Collected data:

>>>>>

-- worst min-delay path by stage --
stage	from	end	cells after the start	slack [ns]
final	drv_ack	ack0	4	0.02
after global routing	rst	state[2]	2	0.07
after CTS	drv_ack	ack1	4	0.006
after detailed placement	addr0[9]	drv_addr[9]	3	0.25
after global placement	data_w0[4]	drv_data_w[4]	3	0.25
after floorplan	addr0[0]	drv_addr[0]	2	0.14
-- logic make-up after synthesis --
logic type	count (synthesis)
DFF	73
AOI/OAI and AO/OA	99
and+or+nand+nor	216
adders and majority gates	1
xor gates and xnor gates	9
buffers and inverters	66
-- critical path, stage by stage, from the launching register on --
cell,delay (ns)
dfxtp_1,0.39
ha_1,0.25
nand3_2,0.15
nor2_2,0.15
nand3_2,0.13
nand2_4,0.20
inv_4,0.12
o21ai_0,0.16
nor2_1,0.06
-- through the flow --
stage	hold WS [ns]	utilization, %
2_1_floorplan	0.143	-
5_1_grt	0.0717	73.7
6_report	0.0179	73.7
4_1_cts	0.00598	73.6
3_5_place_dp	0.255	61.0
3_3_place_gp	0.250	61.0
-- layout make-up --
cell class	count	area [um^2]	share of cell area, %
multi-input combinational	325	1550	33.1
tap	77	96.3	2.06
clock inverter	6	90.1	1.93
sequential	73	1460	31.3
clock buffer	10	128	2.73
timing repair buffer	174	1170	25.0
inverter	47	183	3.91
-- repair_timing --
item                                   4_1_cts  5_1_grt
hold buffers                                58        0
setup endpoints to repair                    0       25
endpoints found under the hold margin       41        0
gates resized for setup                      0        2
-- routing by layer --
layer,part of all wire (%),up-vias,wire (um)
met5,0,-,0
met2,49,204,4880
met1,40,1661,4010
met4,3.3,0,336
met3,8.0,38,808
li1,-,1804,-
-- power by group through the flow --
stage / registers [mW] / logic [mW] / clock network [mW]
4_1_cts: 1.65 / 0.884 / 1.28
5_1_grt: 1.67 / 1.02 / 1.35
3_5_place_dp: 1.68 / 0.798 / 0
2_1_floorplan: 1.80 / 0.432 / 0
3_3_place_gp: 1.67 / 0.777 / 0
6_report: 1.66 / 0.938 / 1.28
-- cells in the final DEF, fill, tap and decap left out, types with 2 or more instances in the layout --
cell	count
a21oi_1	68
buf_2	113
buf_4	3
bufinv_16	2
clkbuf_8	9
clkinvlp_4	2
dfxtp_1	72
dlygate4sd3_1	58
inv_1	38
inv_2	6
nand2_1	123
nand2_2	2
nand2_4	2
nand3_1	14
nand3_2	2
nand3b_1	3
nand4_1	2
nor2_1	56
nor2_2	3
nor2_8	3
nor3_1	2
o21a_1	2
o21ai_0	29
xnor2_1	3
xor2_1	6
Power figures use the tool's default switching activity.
--- config.mk ---
export PLATFORM = sky130hd
export DESIGN_NAME = hazard_scoreboard
export DESIGN_NICKNAME = d
export VERILOG_FILES = /design/src/rtl/hazard_scoreboard_pkg.sv /design/src/rtl/hazard_scoreboard_match.sv /design/src/rtl/hazard_scoreboard.sv
export SDC_FILE = /design/constraint.sdc
export NUM_CORES = 1
export LEC_CHECK = 0
export ABC_AREA = 1
export CORE_MARGIN = 5
export CORE_UTILIZATION = 40
export CTS_BUF_LIST = sky130_fd_sc_hd__clkbuf_4 sky130_fd_sc_hd__clkbuf_8 sky130_fd_sc_hd__clkbuf_16
export DETAILED_ROUTE_END_ITERATION = 8
export GPL_TIMING_DRIVEN = 0
export PLACE_DENSITY = 0.67
export SLEW_MARGIN = 10
export SYNTH_ARGS = -nofsm -noshare
export SYNTH_HDL_FRONTEND = slang
export SYNTH_SLANG_ARGS = --single-unit
--- constraint.sdc ---
create_clock -name i_clk -period 3.55 [get_ports i_clk]
set_input_delay 0.5325 -clock i_clk [delete_from_list [all_inputs] [get_ports i_clk]]
set_output_delay 0.5325 -clock i_clk [all_outputs]
set_load 0.02 [all_outputs]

<<<<<

• [Your task] Print the data above exactly as it reads.

• [Solution to this problem]
-- worst min-delay path by stage --
stage	from	end	cells after the start	slack [ns]
final	drv_ack	ack0	4	0.02
after global routing	rst	state[2]	2	0.07
after CTS	drv_ack	ack1	4	0.006
after detailed placement	addr0[9]	drv_addr[9]	3	0.25
after global placement	data_w0[4]	drv_data_w[4]	3	0.25
after floorplan	addr0[0]	drv_addr[0]	2	0.14
-- logic make-up after synthesis --
logic type	count (synthesis)
DFF	73
AOI/OAI and AO/OA	99
and+or+nand+nor	216
adders and majority gates	1
xor gates and xnor gates	9
buffers and inverters	66
-- critical path, stage by stage, from the launching register on --
cell,delay (ns)
dfxtp_1,0.39
ha_1,0.25
nand3_2,0.15
nor2_2,0.15
nand3_2,0.13
nand2_4,0.20
inv_4,0.12
o21ai_0,0.16
nor2_1,0.06
-- through the flow --
stage	hold WS [ns]	utilization, %
2_1_floorplan	0.143	-
5_1_grt	0.0717	73.7
6_report	0.0179	73.7
4_1_cts	0.00598	73.6
3_5_place_dp	0.255	61.0
3_3_place_gp	0.250	61.0
-- layout make-up --
cell class	count	area [um^2]	share of cell area, %
multi-input combinational	325	1550	33.1
tap	77	96.3	2.06
clock inverter	6	90.1	1.93
sequential	73	1460	31.3
clock buffer	10	128	2.73
timing repair buffer	174	1170	25.0
inverter	47	183	3.91
-- repair_timing --
item                                   4_1_cts  5_1_grt
hold buffers                                58        0
setup endpoints to repair                    0       25
endpoints found under the hold margin       41        0
gates resized for setup                      0        2
-- routing by layer --
layer,part of all wire (%),up-vias,wire (um)
met5,0,-,0
met2,49,204,4880
met1,40,1661,4010
met4,3.3,0,336
met3,8.0,38,808
li1,-,1804,-
-- power by group through the flow --
stage / registers [mW] / logic [mW] / clock network [mW]
4_1_cts: 1.65 / 0.884 / 1.28
5_1_grt: 1.67 / 1.02 / 1.35
3_5_place_dp: 1.68 / 0.798 / 0
2_1_floorplan: 1.80 / 0.432 / 0
3_3_place_gp: 1.67 / 0.777 / 0
6_report: 1.66 / 0.938 / 1.28
-- cells in the final DEF, fill, tap and decap left out, types with 2 or more instances in the layout --
cell	count
a21oi_1	68
buf_2	113
buf_4	3
bufinv_16	2
clkbuf_8	9
clkinvlp_4	2
dfxtp_1	72
dlygate4sd3_1	58
inv_1	38
inv_2	6
nand2_1	123
nand2_2	2
nand2_4	2
nand3_1	14
nand3_2	2
nand3b_1	3
nand4_1	2
nor2_1	56
nor2_2	3
nor2_8	3
nor3_1	2
o21a_1	2
o21ai_0	29
xnor2_1	3
xor2_1	6
Power figures use the tool's default switching activity.
--- config.mk ---
export PLATFORM = sky130hd
export DESIGN_NAME = hazard_scoreboard
export DESIGN_NICKNAME = d
export VERILOG_FILES = /design/src/rtl/hazard_scoreboard_pkg.sv /design/src/rtl/hazard_scoreboard_match.sv /design/src/rtl/hazard_scoreboard.sv
export SDC_FILE = /design/constraint.sdc
export NUM_CORES = 1
export LEC_CHECK = 0
export ABC_AREA = 1
export CORE_MARGIN = 5
export CORE_UTILIZATION = 40
export CTS_BUF_LIST = sky130_fd_sc_hd__clkbuf_4 sky130_fd_sc_hd__clkbuf_8 sky130_fd_sc_hd__clkbuf_16
export DETAILED_ROUTE_END_ITERATION = 8
export GPL_TIMING_DRIVEN = 0
export PLACE_DENSITY = 0.67
export SLEW_MARGIN = 10
export SYNTH_ARGS = -nofsm -noshare
export SYNTH_HDL_FRONTEND = slang
export SYNTH_SLANG_ARGS = --single-unit
--- constraint.sdc ---
create_clock -name i_clk -period 3.55 [get_ports i_clk]
set_input_delay 0.5325 -clock i_clk [delete_from_list [all_inputs] [get_ports i_clk]]
set_output_delay 0.5325 -clock i_clk [all_outputs]
set_load 0.02 [all_outputs]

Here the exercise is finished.